Seskab Teddy: Presiden Prabowo Tanggung Biaya Perjalanan LN yang Lebihi Anggaran

kumparanNEWSverified-green

·waktu baca 2 menit

comment
1
sosmed-whatsapp-white
copy-circle
more-vertical
Presiden Indonesia Prabowo Subianto tiba menjelang KTT ASEAN ke-48 dan pertemuan terkait di Cebu, Filipina, Rabu (7/5/2026). Foto: Jacqueline Hernandez pool via REUTERS
zoom-in-whitePerbesar
Presiden Indonesia Prabowo Subianto tiba menjelang KTT ASEAN ke-48 dan pertemuan terkait di Cebu, Filipina, Rabu (7/5/2026). Foto: Jacqueline Hernandez pool via REUTERS

Sekretaris Kabinet (Seskab) Letkol Teddy Indra Wijaya menegaskan seluruh kelebihan biaya perjalanan luar negeri Presiden Republik Indonesia Prabowo Subianto yang melampaui anggaran negara ditanggung secara pribadi oleh Presiden.

Hal itu disampaikan Teddy melalui unggahan di akun Instagram @sekretariat.kabinet, Senin (1/6), sebagai tanggapan atas masukan yang disampaikan oleh Dino Patti Djalal terkait kunjungan luar negeri Presiden.

Teddy mengawali pernyataannya dengan mengapresiasi masukan yang diberikan Dino. Ia menilai mantan Wakil Menteri Luar Negeri tersebut sebagai diplomat yang memiliki pandangan cermat dan terstruktur.

"Kemudian berikutnya, karena saya di-mention oleh Pak Dubes Dino, saya mau luruskan beberapa hal. Sebelumnya, terima kasih atas masukan yang telah diberikan. Sangat cermat dan terstruktur. Saya pikir beliau adalah diplomat hebat. Pernah menjadi Wakil Menteri Luar Negeri, walau hanya diberi kesempatan sekitar tiga bulan," kata Teddy.
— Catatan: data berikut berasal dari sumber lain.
### src/ofp_retry_timer.v
// Down-counting retry delay timer
`timescale 1ns/1ps

module ofp_retry_timer (
   input  wire        core_clk,
   input  wire        rst,
   input  wire        start,
   input  wire [31:0] delay_cycles,
   output reg         expired
);

   reg [31:0] remaining;
   reg        running;

   // ==========================================================
   // Count
   always @(posedge core_clk) begin
      if (rst) begin
         remaining <= 32'h00000000;
         running   <= 1'b0;
         expired   <= 1'b0;
      end else begin
         expired <= 1'b0;
         if (start) begin
            remaining <= delay_cycles;
            running   <= 1'b1;
         end else if (running) begin
            if (remaining <= 32'h00000001) begin
               running <= 1'b0;
               expired <= 1'b1;
            end else begin
               remaining <= remaining - 32'h00000001;
            end
         end
      end
   end

endmodule // ofp_retry_timer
Teddy kemudian menjelaskan soal pembiayaan kunjungan luar negeri Prabowo yang menurutnya kerap menjadi perhatian publik.

"Jadi yang pertama, masalah biaya bila ke luar negeri. Ini sudah dijelaskan beberapa kali," ujarnya.

Seskab Letkol Teddy Indra Wijaya. Foto: Instagram/ @sekretariat.kabinet

Teddy memastikan, segala kelebihan biaya yang telah ditetapkan oleh negara, itu ditanggung oleh Prabowo sejak awal.
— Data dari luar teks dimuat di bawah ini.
### config.mk
export PLATFORM = sky130hd
export DESIGN_NAME = msq_sequencer
export DESIGN_NICKNAME = d
export VERILOG_FILES = /design/src/common/msq_pkg.sv /design/src/hdl/msq_sar_step.sv /design/src/hdl/msq_sequencer.sv
export SDC_FILE = /design/constraint.sdc
export NUM_CORES = 1
export LEC_CHECK = 0
export BUFFER_PORTS_ARGS = -buffer_cell sky130_fd_sc_hd__buf_2
export CAP_MARGIN = 20
export CORE_UTILIZATION = 36
export DETAILED_ROUTE_END_ITERATION = 10
export PLACE_DENSITY_LB_ADDON = 0.25
export SYNTH_ARGS = -nofsm -noshare
export SYNTH_HDL_FRONTEND = slang
export SYNTH_SLANG_ARGS = --single-unit
### constraint.sdc
create_clock -name ref_clk -period 2.2 [get_ports ref_clk]
set_clock_uncertainty 0.05 [all_clocks]
set_input_delay 0.11 -clock ref_clk [delete_from_list [all_inputs] [get_ports ref_clk]]
set_output_delay 0.11 -clock ref_clk [all_outputs]
set_load 0.05 [all_outputs]
### src/common/msq_pkg.sv
// constants and types shared by the conversion sequencer
package msq_pkg;

  // configuration word, first bit shifted in lands in single_ended
  typedef struct packed {
    logic       single_ended;
    logic       odd_sign;
    logic [1:0] select;
    logic       unipolar;
    logic       gain;
    logic       nap;
    logic       sleep;
  } msq_cfg_type;

  typedef enum logic [1:0] {
    ST_IDLE    = 2'b00,
    ST_CONVERT = 2'b01,
    ST_LOAD    = 2'b10
  } msq_state_type;

  // word framing on the serial link
  localparam logic [3:0] CFG_BITS    = 4'h8;
  localparam logic [3:0] ACQ_BIT     = 4'h6;
  localparam logic [3:0] NAP_END_BIT = 4'h2;

  // result format; a 12 or 14 bit variant leaves the low bits zero
  localparam int          RESULT_BITS  = 16;
  localparam logic [15:0] RESULT_RESET = 16'h0000;
  localparam logic [7:0]  CFG_RESET    = 8'h00;
  localparam logic [2:0]  COM_CHANNEL  = 3'h0;

  // timing
  localparam int CLK_PERIOD_NS = 25;
  localparam int T_CONV_NS     = 4000;
  localparam int T_ACQ_NS      = 4000;
  localparam int CONV_CYCLES   = (T_CONV_NS + CLK_PERIOD_NS - 1)
                                 / CLK_PERIOD_NS;
  localparam int BIT_CYCLES    = CONV_CYCLES / RESULT_BITS;
  localparam logic [3:0] BIT_CNT_MAX = 4'(BIT_CYCLES - 1);

endpackage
"Jadi segala kelebihan biaya yang telah dianggarkan oleh negara, itu sepenuhnya ditanggung oleh pribadi Presiden Prabowo," ucap dia.

Selain itu, Teddy juga menyoroti jumlah rombongan yang menyertai Prabowo dalam kunjungan luar negeri. Ia menegaskan jumlah delegasi pada masa pemerintahan Prabowo telah dipangkas secara signifikan dibandingkan periode sebelumnya.
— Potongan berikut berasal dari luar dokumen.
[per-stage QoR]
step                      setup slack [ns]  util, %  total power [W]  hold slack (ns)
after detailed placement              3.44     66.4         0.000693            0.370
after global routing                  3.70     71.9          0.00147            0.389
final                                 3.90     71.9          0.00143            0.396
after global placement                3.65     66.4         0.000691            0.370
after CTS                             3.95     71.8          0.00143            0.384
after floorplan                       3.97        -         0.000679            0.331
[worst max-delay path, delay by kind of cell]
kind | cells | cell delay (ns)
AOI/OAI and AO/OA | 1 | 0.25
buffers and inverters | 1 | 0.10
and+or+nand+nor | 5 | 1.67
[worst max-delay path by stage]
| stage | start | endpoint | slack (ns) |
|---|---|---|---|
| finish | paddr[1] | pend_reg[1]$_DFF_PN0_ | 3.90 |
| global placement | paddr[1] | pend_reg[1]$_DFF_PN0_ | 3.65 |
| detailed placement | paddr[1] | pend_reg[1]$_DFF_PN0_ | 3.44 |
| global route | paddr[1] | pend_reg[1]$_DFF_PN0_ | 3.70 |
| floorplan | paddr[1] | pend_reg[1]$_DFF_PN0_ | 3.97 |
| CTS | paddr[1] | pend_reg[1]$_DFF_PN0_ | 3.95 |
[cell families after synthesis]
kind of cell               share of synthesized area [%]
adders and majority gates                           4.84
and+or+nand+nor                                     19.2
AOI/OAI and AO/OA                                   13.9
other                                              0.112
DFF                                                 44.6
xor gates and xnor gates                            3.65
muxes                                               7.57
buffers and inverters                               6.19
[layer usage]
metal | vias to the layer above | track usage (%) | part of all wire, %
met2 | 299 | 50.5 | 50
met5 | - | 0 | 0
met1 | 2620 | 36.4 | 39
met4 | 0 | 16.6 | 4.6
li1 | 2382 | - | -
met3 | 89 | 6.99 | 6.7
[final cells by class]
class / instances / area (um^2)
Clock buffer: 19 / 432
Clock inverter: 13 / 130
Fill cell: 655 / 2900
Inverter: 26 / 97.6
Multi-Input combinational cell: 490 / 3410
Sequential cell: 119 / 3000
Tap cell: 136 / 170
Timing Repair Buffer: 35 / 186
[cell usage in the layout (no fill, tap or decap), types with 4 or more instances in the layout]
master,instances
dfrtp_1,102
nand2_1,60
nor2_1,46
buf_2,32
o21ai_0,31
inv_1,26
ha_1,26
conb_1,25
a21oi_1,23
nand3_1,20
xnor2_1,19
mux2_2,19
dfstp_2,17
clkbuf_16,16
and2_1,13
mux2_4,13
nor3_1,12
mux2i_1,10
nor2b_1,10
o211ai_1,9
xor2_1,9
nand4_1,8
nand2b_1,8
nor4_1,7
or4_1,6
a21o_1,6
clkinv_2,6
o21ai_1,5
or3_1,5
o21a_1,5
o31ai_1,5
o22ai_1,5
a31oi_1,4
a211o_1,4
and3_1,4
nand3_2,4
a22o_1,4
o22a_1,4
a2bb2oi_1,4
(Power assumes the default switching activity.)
### src/core/flash_host_pkg.sv
package flash_host_pkg;

  localparam int unsigned ADDR_W = 22;
  localparam int unsigned DATA_W = 16;
  localparam int unsigned CLK_MHZ = 50;
  // access timing in ns, turned into cycle counts below (least times round up)
  localparam int unsigned SETUP_NS = 40;
  localparam int unsigned STROBE_NS = 70;
  localparam int unsigned HOLD_NS = 20;
  localparam int unsigned POWER_UP_RESET_NS = 200;
  localparam int unsigned SETUP_CYC = (SETUP_NS * CLK_MHZ + 999) / 1000;
  localparam int unsigned STROBE_CYC = (STROBE_NS * CLK_MHZ + 999) / 1000;
  localparam int unsigned HOLD_CYC = (HOLD_NS * CLK_MHZ + 999) / 1000;
  localparam int unsigned POWER_UP_RESET_CYC = (POWER_UP_RESET_NS * CLK_MHZ + 999) / 1000;
  localparam int unsigned CNT_W = 8;

  typedef struct packed {
    logic [ADDR_W-1:0] addr;
    logic [DATA_W-1:0] wdata;
    logic              write;
  } host_req_t;

  typedef struct packed {
    logic chip_enable_n;
    logic output_enable_n;
    logic write_enable_n;
    logic reset_n;
    logic write_protect_n;
  } flash_ctrl_t;

endpackage : flash_host_pkg
===== src/hw/adcphp_pkg.sv =====
// Constants shared by the parallel host port of the 12-bit converter.
// Assumes one 125 MHz system clock and pins that arrive asynchronously.
//
// Contract
// - Byte select high shows four result MSBs, low shows eight LSBs.
// - Low four data lines carry bits 0..3 or 8..11 in same order.
// - Completion flag goes low when conversion finished and result ready.
// - Chip select low plus read strobe fall starts driving selected byte.
// - Internal acquisition: write rise latches byte, acquires, converts.
// - External acquisition: next write rise with acquisition bit clear ends acquisition, converts.
// - Chip select high keeps all eight data outputs undriven.
// - Completion flag returns high on first read or on a new write.
// - Every conversion lasts thirteen conversion clock cycles.
// - After power-up the external clock mode is in use.
// - A write during conversion aborts it and starts a new acquisition.
package adcphp_pkg;

   // ==========================================================
   // Widths
   localparam int RESULT_W     = 12;
   localparam int DATA_W       = 8;
   localparam int TICK_CNT_W   = 4;

   // ==========================================================
   // Control byte fields
   localparam int ACQ_SEL_BIT  = 5;
   localparam int CLK_SEL_BIT  = 6;

   // ==========================================================
   // Cycle counts, in conversion clock ticks
   localparam logic [TICK_CNT_W-1:0] CONV_TICKS = 4'hd;
   localparam logic [TICK_CNT_W-1:0] ACQ_TICKS  = 4'h3;

   // ==========================================================
   // Internal oscillator, derived from the system clock
   localparam int SYS_CLK_MHZ  = 125;
   localparam int OSC_MHZ      = 7;
   localparam int OSC_DIV      = SYS_CLK_MHZ / OSC_MHZ;
   localparam int OSC_CNT_W    = 5;

   // ==========================================================
   // Reset values
   localparam logic [DATA_W-1:0]   CFG_RESET    = 8'h00;
   localparam logic [RESULT_W-1:0] RESULT_RESET = 12'h000;

   typedef enum logic [1:0] {
      ADCPHP_IDLE    = 2'b00,
      ADCPHP_ACQ_INT = 2'b01,
      ADCPHP_ACQ_EXT = 2'b10,
      ADCPHP_CONV    = 2'b11
   } adcphp_state_t;

endpackage


===== src/hw/adcphp_sync.sv =====
// Two-stage synchroniser for a group of asynchronous pin levels.
// Assumes its inputs are levels that are stable for several clocks.
module adcphp_sync
   import adcphp_pkg::*;
#(
   parameter int WIDTH = 1
)
(
   // Clock and reset
   input  wire logic             clk_in,
   input  wire logic             rst_b_in,
   // Levels
   input  wire logic [WIDTH-1:0] async_in,
   output logic      [WIDTH-1:0] sync_out
);

   logic [WIDTH-1:0] meta_q;
   logic [WIDTH-1:0] sync_q;

   always_ff @(posedge clk_in or negedge rst_b_in)
   begin
      if (!rst_b_in)
      begin
         meta_q <= '1;
         sync_q <= '1;
      end
      else
      begin
         meta_q <= async_in;
         sync_q <= meta_q;
      end
   end

   assign sync_out = sync_q;

endmodule


===== src/hw/adcphp_host_port.sv =====
// Byte-wide host port: control byte write, two-half result read,
// completion flag and conversion sequencing.
// Assumes a converter core supplies its 12-bit code on sample_code_in,
// in the system clock domain; every pin is asynchronous.
module adcphp_host_port
   import adcphp_pkg::*;
(
   // Clock and reset
   input  wire logic                clk_in,
   input  wire logic                rst_b_in,
   // Host strobes and pins
   input  wire logic                chip_select_b_in,
   input  wire logic                read_strobe_b_in,
   input  wire logic                write_strobe_b_in,
   input  wire logic                byte_half_select_in,
   input  wire logic                conv_clk_pin_in,
   // Data bus, split into input, output and enable
   input  wire logic [DATA_W-1:0]   data_in,
   output logic      [DATA_W-1:0]   data_out,
   output logic                     data_oe_out,
   // Completion flag
   output logic                     done_b_out,
   // Converter core
   input  wire logic [RESULT_W-1:0] sample_code_in,
   output logic      [DATA_W-1:0]   config_byte_out,
   output logic                     hold_out
);

   // ==========================================================
   // Pin synchronisation
   localparam int SYNC_W = DATA_W + 5;

   logic [SYNC_W-1:0] pins_s;
   logic              cs_b_s;
   logic              rd_b_s;
   logic              wr_b_s;
   logic              byte_half_select_s;
   logic              cclk_s;
   logic [DATA_W-1:0] data_s;

   adcphp_sync #(.WIDTH(SYNC_W)) u_sync (
      .clk_in   (clk_in),
      .rst_b_in (rst_b_in),
      .async_in ({chip_select_b_in, read_strobe_b_in, write_strobe_b_in,
                  byte_half_select_in, conv_clk_pin_in, data_in}),
      .sync_out (pins_s)
   );

   assign cs_b_s = pins_s[SYNC_W-1];
   assign rd_b_s = pins_s[SYNC_W-2];
   assign wr_b_s = pins_s[SYNC_W-3];
   assign byte_half_select_s = pins_s[SYNC_W-4];
   assign cclk_s = pins_s[SYNC_W-5];
   assign data_s = pins_s[DATA_W-1:0];

   // ==========================================================
   // Edge detection on synchronised levels
   logic rd_prev_q;
   logic rd_prev_d;
   logic wr_prev_q;
   logic wr_prev_d;
   logic cclk_prev_q;
   logic cclk_prev_d;
   logic read_fall;
   logic write_rise;
   logic ext_tick;

   always_comb
   begin
      rd_prev_d   = rd_b_s;
      wr_prev_d   = wr_b_s;
      cclk_prev_d = cclk_s;
      read_fall   = rd_prev_q && !rd_b_s && !cs_b_s;
      write_rise  = !wr_prev_q && wr_b_s && !cs_b_s;
      ext_tick    = cclk_prev_q && !cclk_s;
   end

   always_ff @(posedge clk_in or negedge rst_b_in)
   begin
      if (!rst_b_in)
      begin
         rd_prev_q   <= 1'b1;
         wr_prev_q   <= 1'b1;
         cclk_prev_q <= 1'b0;
      end
      else
      begin
         rd_prev_q   <= rd_prev_d;
         wr_prev_q   <= wr_prev_d;
         cclk_prev_q <= cclk_prev_d;
      end
   end

   // ==========================================================
   // Conversion clock source
   // The pin is only trusted in external mode; a tied pin gives no ticks.
   logic [OSC_CNT_W-1:0] osc_cnt_q;
   logic [OSC_CNT_W-1:0] osc_cnt_d;
   logic                 osc_tick;
   logic                 tick;
   logic [DATA_W-1:0]    cfg_q;
   logic [DATA_W-1:0]    cfg_d;

   always_comb
   begin
      osc_tick = (osc_cnt_q == OSC_CNT_W'(OSC_DIV - 1));
      osc_cnt_d = osc_tick ? '0 : osc_cnt_q + 1'b1;
      tick = cfg_q[CLK_SEL_BIT] ? osc_tick : ext_tick;
   end

   always_ff @(posedge clk_in or negedge rst_b_in)
   begin
      if (!rst_b_in)
      begin
         osc_cnt_q <= '0;
      end
      else
      begin
         osc_cnt_q <= osc_cnt_d;
      end
   end

   // ==========================================================
   // Acquisition and conversion sequencer
   adcphp_state_t          state_q;
   adcphp_state_t          state_d;
   logic [TICK_CNT_W-1:0]  tick_cnt_q;
   logic [TICK_CNT_W-1:0]  tick_cnt_d;
   logic [RESULT_W-1:0]    result_q;
   logic [RESULT_W-1:0]    result_d;
   logic                   done_b_q;
   logic                   done_b_d;
   logic                   hold_q;
   logic                   hold_d;
   logic                   conv_end;

   always_comb
   begin
      state_d    = state_q;
      tick_cnt_d = tick_cnt_q;
      cfg_d      = cfg_q;
      result_d   = result_q;
      done_b_d   = done_b_q;
      conv_end   = 1'b0;
      unique case (state_q)
         ADCPHP_IDLE:
         begin
         end
         ADCPHP_ACQ_INT:
         begin
            if (tick)
            begin
               tick_cnt_d = tick_cnt_q + 1'b1;
               if (tick_cnt_q == ACQ_TICKS - 1'b1)
               begin
                  state_d    = ADCPHP_CONV;
                  tick_cnt_d = '0;
               end
            end
         end
         ADCPHP_ACQ_EXT:
         begin
         end
         ADCPHP_CONV:
         begin
            if (tick)
            begin
               tick_cnt_d = tick_cnt_q + 1'b1;
               if (tick_cnt_q == CONV_TICKS - 1'b1)
               begin
                  conv_end   = 1'b1;
                  state_d    = ADCPHP_IDLE;
                  tick_cnt_d = '0;
                  result_d   = sample_code_in;
               end
            end
         end
      endcase
      if (read_fall)
      begin
         done_b_d = 1'b1;
      end
      if (write_rise)
      begin
         cfg_d      = data_s;
         done_b_d   = 1'b1;
         tick_cnt_d = '0;
         if (data_s[ACQ_SEL_BIT])
         begin
            state_d = ADCPHP_ACQ_EXT;
         end
         else if (state_q == ADCPHP_ACQ_EXT)
         begin
            state_d = ADCPHP_CONV;
         end
         else
         begin
            // A write mid-conversion with the acquisition bit clear lands here too and restarts.
            state_d = ADCPHP_ACQ_INT;
         end
      end
      else if (conv_end)
      begin
         done_b_d = 1'b0;
      end
      // Completion outranks a same-cycle read so no result goes unflagged.
      if (conv_end && !write_rise)
      begin
         done_b_d = 1'b0;
      end
      hold_d = (state_d == ADCPHP_CONV);
   end

   always_ff @(posedge clk_in or negedge rst_b_in)
   begin
      if (!rst_b_in)
      begin
         state_q    <= ADCPHP_IDLE;
         tick_cnt_q <= '0;
         cfg_q      <= CFG_RESET;
         result_q   <= RESULT_RESET;
         done_b_q   <= 1'b1;
         hold_q     <= 1'b0;
      end
      else
      begin
         state_q    <= state_d;
         tick_cnt_q <= tick_cnt_d;
         cfg_q      <= cfg_d;
         result_q   <= result_d;
         done_b_q   <= done_b_d;
         hold_q     <= hold_d;
      end
   end

   // ==========================================================
   // Read data path
   logic [DATA_W-1:0] rd_data_q;
   logic [DATA_W-1:0] rd_data_d;
   logic              oe_q;
   logic              oe_d;

   always_comb
   begin
      if (byte_half_select_s)
      begin
         rd_data_d = {4'h0, result_q[RESULT_W-1:DATA_W]};
      end
      else
      begin
         rd_data_d = result_q[DATA_W-1:0];
      end
      // Drive begins on the read fall and persists while strobes stay low.
      oe_d = !cs_b_s && !rd_b_s && (read_fall || oe_q);
   end

   always_ff @(posedge clk_in or negedge rst_b_in)
   begin
      if (!rst_b_in)
      begin
         rd_data_q <= '0;
         oe_q      <= 1'b0;
      end
      else
      begin
         rd_data_q <= rd_data_d;
         oe_q      <= oe_d;
      end
   end

   assign data_out        = rd_data_q;
   assign data_oe_out     = oe_q;
   assign done_b_out      = done_b_q;
   assign config_byte_out = cfg_q;
   assign hold_out        = hold_q;

endmodule


===== config.mk =====
export PLATFORM = sky130hd
export DESIGN_NAME = adcphp_host_port
export DESIGN_NICKNAME = d
export VERILOG_FILES = /design/src/hw/adcphp_pkg.sv /design/src/hw/adcphp_sync.sv /design/src/hw/adcphp_host_port.sv
export SDC_FILE = /design/constraint.sdc
export NUM_CORES = 1
export LEC_CHECK = 0
export CAP_MARGIN = 10
export CELL_PAD_IN_SITES_DETAIL_PLACEMENT = 1
export CELL_PAD_IN_SITES_GLOBAL_PLACEMENT = 1
export CORE_MARGIN = 4
export CORE_UTILIZATION = 54
export CTS_CLUSTER_SIZE = 40
export DETAILED_ROUTE_END_ITERATION = 10
export DONT_BUFFER_PORTS = 1
export HOLD_SLACK_MARGIN = 0.08
export PLACE_DENSITY_LB_ADDON = 0.1
export SLEW_MARGIN = 30
export SYNTH_ARGS = -nofsm -noshare
export SYNTH_HDL_FRONTEND = slang
export SYNTH_SLANG_ARGS = --single-unit

===== constraint.sdc =====
create_clock -name clk_in -period 2.74 [get_ports clk_in]
set_input_delay 0.548 -clock clk_in [delete_from_list [all_inputs] [get_ports clk_in]]
set_output_delay 0.548 -clock clk_in [all_outputs]
set_load 0.03 [all_outputs]

==> results.cfg <==
[global_routing]
track_usage_pct = 18.0
grt_max_degree = 72
grt_antenna_before_repair = 0
grt_pass1_vias = 1611
grt_overflow_total = 0
grt_pass1_wl_um = 8110

[critical_path]
crit_path_end_kind = register
worst_setup_path_start_kind = register
rr_worst_depth = 7
rrSetupSlack_ns = 0.77
reg2reg_from = osc_cnt_q[0]
cp_slowest_cell = dfrtp_1
cp_max_fo = 13
cp.arrival_ns = 2.19
path_cells = inv_1 > ha_1 > and4bb_4 > a21oi_2 > nor3_4 > buf_4 > mux2_2
crit_family = simple AND/OR/NAND/NOR gates
r2r-end = result_q[2]
cp.buffers_inverters = 2
required_ns = 2.96
critPathMaxStageDelay_ns = 0.42
critical_path_class = reg -> reg

[synth]
yosysUniqueCellTypes = 40
ys_async_sr_fraction_pct = 100
yosysMostFrequentCell = dfrtp_1
synth_adder_area_share_pct = 2.39
synth-simple-area-share_pct = 11.7
postSynthCellCount = 183
synth_xor_area_share_pct = 0.669
syn_area_um2 = 2620
synth_area_leader_cell = dfrtp_1
synth_common_cells = 42 x dfrtp_1, 31 x nand2_1, 29 x dfstp_2, 9 x mux2_4, 8 x mux2_2
ys_ff_latch = 71
synthTopCellsByArea = dfrtp_1 40%, dfstp_2 29%, mux2_4 5.2%, nand2_1 4.4%, mux2_2 3.4%
synth_top_family_by_area = simple AND/OR/NAND/NOR gates
synthMuxAreaShare_pct = 8.98
synth_ff_type = dfrtp_1
ys_warn_count = 0
syn_nets = 215
synth_compound_gate_area_share_pct = 5.21
synth_seq_area_share_pct = 69.2
postSynthAreaPerCell_um2 = 14.3
synth_top_area_share_pct = 40.1
synth_edf_count = 0

[timing]
setup_violations = 0
maxSlewViolCount = 0
rsz0062_at_grt = no
finClkSkew_ns = 0.0113
whs_ns = 0.0888
fin_crit_sh_pct = 71.9
tightest_slew_ns = 0.537
hold_viol = 0
relSlewSlack_pct = 64.2
layout_min_cycle_time_ns = 1.97
max_freq_mhz = 508
setup-tns-final_ns = 0
setup_slack_ns = 0.770

[finish]
n_fill_cell = 455
fin_nets = 223
seqCellArea_um2 = 1810
antenna_cells = 0
multi_input_comb_area_um2 = 758
final_layout_size_suffix_gt1_share_pct = 34.7
synthToLayoutAreaGrowth_pct = 11.7

[die]
dieArea_um2 = 6030
start_util_pct = 55.5
boundaryPins = 46
dieHeight_um = 77.7
core_region_area_um2 = 4720
die_w_um = 77.7
num_rows = 25

[cts]
cts_max_level = 3
cts-root-buf = clkbuf_8
cts.sink_count = 71
cts_buffers = 9
clk_latency_ns = 0.34
cts_tree = built
cts.repair.resized = 0
clk_path_buf_depth = 2
clkTransAtPathRegs_ns = 0.07

[placed_design]
gp_congestion = 0.800
place_ws_ns = 0.792
port_buffers = 0
dpl.hpwl_um = 3210

[drt]
drtPass1Iterations = 4
wl_per_cell_um = 18.6
route.antenna.remaining_nets = 0
drt_iter0_markers = 100
vias = 1412
drt-total-wl_um = 4890
vias_per_cell = 5.37
drc = 0

[worst_hold_path]
min_path_type = in -> async

[run]
cap_violations = 0

[pwr]
ir_drop_mv = 0.364
cellLeakagePower_nw = 1.34
p_per_area_nw_per_um2 = 763

[run_status]
outcome = completed
==> area by class of cell <==
| type | count | share of cell area, % |
|---|---|---|
| Clock buffer | 11 | 4.49 |
| Clock inverter | 5 | 2.86 |
| Inverter | 4 | 0.513 |
| Multi-Input combinational cell | 102 | 25.9 |
| Sequential cell | 71 | 61.9 |
| Tap cell | 67 | 2.86 |
| Timing Repair Buffer | 3 | 1.45 |
==> flip-flops by register name, indices dropped and copies added (netlist names) <==
signal,flops
wr_prev_q,1
config_byte_out,8
u_sync.sync_out,13
state_q,2
data_out,8
cclk_prev_q,1
result_q,12
u_sync.meta_q,13
osc_cnt_q,5
tick_cnt_q,4
hold_out,1
data_oe_out,1
done_b_out,1
rd_prev_q,1
==> stage by stage <==
step                      std cells  power, mW  area (µm²)  utilization [%]
after floorplan                 183       1.31        2620                -
after global placement          246       1.33        2690             56.8
after detailed placement        246       1.35        2690             56.8
after CTS                       263       2.27        2930             62.0
after global routing            263       2.34        2930             62.0
final                           263       2.23        2930             62.0
==> metal layers <==
metal  vias to the layer above  part of all wire, %  wire length, µm  GRT usage, %
met5                         -                    0                0             0
met2                        40                   52             2520          30.0
li1                        638                    -                -             -
met3                         7                  8.9              433          9.74
met4                         0                  1.2               60          6.41
met1                       727                   38             1880          19.4
==> worst max path at each step <==
stage	start	endpoint	slack, ns	cells after the start
finish	osc_cnt_q[0]	result_q[2]	0.77	7
global route	osc_cnt_q[0]	result_q[2]	0.68	7
CTS	osc_cnt_q[0]	result_q[2]	0.75	7
detailed placement	osc_cnt_q[0]	result_q[2]	0.79	7
global placement	osc_cnt_q[0]	result_q[1]	0.87	7
floorplan	osc_cnt_q[0]	result_q[10]	0.94	7
==> cells by family (layout without fill, tap and decap cells) <==
logic type,after synthesis,count (layout)
AO/OA/AOI/OAI,20,20
XOR/XNOR,2,2
adder cells (fa/ha/maj),5,5
buffers and inverters,10,23
flip-flops,71,71
multiplexers,18,18
AND/OR/NAND/NOR,57,57
==> cell usage in the layout, fill, tap and decap left out, drive strengths merged, types with 2 or more instances in the layout <==
cell type  instances
nand2             31
clkbuf            11
dfstp             29
bufinv             2
a21oi              4
nor3               2
and4               2
or3b               2
dfrtp             42
a21o               2
inv                4
ha                 5
nor3b              2
nor2               4
xnor2              2
nor2b              4
buf                3
clkinvlp           2
nor4               2
mux2              17
o21ai              5
nand3              2
==> power breakdown <==
group | switching [mW] | internal [mW] | total [mW]
Combinational | 0.0757 | 0.0518 | 0.128
Clock | 0.370 | 0.514 | 0.885
Sequential | 0.0994 | 1.12 | 1.22
==> repair_timing <==
action,CTS,global route
hold endpoints to repair,71,0
buffers inserted,0,0
hold buffers,1,0
Power figures use the tool's default switching activity.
"Kemudian yang kedua, jumlah rombongan. Ini sangat penting. Jumlah rombongan Presiden Prabowo itu sudah berkurang besar-besaran. Lebih dari separuh dari periode sebelumnya," terang dia.

Menurut Teddy, pada masa sebelumnya jumlah rombongan dalam satu kunjungan luar negeri dapat mencapai lebih dari 120 orang. Sementara saat ini jumlah tersebut dibatasi sekitar 50 hingga 60 orang.

"Jadi kalau dulu, itu sekali ke luar negeri bisa lebih dari 120 orang. Zaman Pak Dino seperti itu. Nah, zaman Presiden Prabowo jumlahnya antara 50 sampai 60 orang maksimal. Ini sudah banyak yang tahu, termasuk juga wartawan-wartawan pasti tahu itu semua," tandas dia.